WHAT THE TASK REQUIRES ▸
Go through the listing beneath and show each line containing the string "cells".

MATERIAL FOR THIS EXERCISE ▸
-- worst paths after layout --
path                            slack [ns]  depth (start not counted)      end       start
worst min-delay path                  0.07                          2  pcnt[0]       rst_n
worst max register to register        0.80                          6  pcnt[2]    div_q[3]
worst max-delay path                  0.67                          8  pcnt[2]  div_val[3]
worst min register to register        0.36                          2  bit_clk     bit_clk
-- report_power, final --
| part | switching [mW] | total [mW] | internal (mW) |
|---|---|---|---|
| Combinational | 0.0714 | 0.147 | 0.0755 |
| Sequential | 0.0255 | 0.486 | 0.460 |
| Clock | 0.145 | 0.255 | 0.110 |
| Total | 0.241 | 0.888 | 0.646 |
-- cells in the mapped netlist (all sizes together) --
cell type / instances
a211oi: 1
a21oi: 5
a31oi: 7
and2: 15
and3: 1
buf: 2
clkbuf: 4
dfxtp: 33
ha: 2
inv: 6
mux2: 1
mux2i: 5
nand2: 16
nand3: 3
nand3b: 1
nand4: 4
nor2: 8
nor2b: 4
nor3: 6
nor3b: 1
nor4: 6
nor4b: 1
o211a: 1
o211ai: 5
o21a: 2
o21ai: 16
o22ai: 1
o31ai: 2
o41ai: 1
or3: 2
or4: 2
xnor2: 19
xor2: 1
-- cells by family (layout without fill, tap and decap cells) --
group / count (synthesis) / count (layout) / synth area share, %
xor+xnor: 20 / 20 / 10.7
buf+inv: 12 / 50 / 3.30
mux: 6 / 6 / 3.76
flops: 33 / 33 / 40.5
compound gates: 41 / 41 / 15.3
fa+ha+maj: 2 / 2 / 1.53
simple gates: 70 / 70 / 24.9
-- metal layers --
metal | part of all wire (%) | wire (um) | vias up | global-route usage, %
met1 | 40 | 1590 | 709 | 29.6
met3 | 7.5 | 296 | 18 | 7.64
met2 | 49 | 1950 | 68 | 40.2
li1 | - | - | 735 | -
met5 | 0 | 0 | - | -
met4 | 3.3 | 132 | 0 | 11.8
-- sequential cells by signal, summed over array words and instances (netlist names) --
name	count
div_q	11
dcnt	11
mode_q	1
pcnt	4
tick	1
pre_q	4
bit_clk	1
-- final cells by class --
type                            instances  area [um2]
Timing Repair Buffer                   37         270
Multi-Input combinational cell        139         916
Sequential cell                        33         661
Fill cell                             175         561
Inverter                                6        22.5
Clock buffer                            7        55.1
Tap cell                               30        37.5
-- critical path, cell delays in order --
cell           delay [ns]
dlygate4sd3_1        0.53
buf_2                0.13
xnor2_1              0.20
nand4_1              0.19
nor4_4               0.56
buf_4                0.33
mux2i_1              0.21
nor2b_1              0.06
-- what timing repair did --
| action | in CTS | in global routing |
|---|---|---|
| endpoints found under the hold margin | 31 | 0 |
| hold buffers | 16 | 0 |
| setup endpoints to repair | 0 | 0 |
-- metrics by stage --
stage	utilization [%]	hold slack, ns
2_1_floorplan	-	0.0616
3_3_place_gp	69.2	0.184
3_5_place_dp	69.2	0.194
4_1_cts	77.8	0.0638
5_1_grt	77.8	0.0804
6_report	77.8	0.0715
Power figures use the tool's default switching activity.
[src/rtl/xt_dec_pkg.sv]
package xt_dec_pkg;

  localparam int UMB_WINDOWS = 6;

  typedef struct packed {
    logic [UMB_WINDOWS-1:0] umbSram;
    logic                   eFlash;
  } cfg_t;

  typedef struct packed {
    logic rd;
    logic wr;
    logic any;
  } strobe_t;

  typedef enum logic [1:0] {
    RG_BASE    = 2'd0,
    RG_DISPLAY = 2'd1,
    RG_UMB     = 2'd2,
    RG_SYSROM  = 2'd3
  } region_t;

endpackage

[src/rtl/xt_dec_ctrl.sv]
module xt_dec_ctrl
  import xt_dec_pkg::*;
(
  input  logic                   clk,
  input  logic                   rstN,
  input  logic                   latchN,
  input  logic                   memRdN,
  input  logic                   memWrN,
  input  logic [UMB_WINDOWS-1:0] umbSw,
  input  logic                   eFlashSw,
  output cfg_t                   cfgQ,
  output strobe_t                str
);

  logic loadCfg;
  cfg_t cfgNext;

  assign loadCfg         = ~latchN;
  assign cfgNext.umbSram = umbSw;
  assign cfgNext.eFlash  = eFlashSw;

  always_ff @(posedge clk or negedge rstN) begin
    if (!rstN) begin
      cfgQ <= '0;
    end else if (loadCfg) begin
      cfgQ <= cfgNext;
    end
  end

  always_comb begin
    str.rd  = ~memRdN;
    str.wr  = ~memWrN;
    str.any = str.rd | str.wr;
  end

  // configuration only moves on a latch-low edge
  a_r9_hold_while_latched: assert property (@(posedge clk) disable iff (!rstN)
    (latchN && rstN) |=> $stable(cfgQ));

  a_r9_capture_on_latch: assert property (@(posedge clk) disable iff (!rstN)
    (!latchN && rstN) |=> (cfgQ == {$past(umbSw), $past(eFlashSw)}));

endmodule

EXERCISE ANSWER ▸
-- cells in the mapped netlist (all sizes together) --
-- cells by family (layout without fill, tap and decap cells) --
-- sequential cells by signal, summed over array words and instances (netlist names) --
-- final cells by class --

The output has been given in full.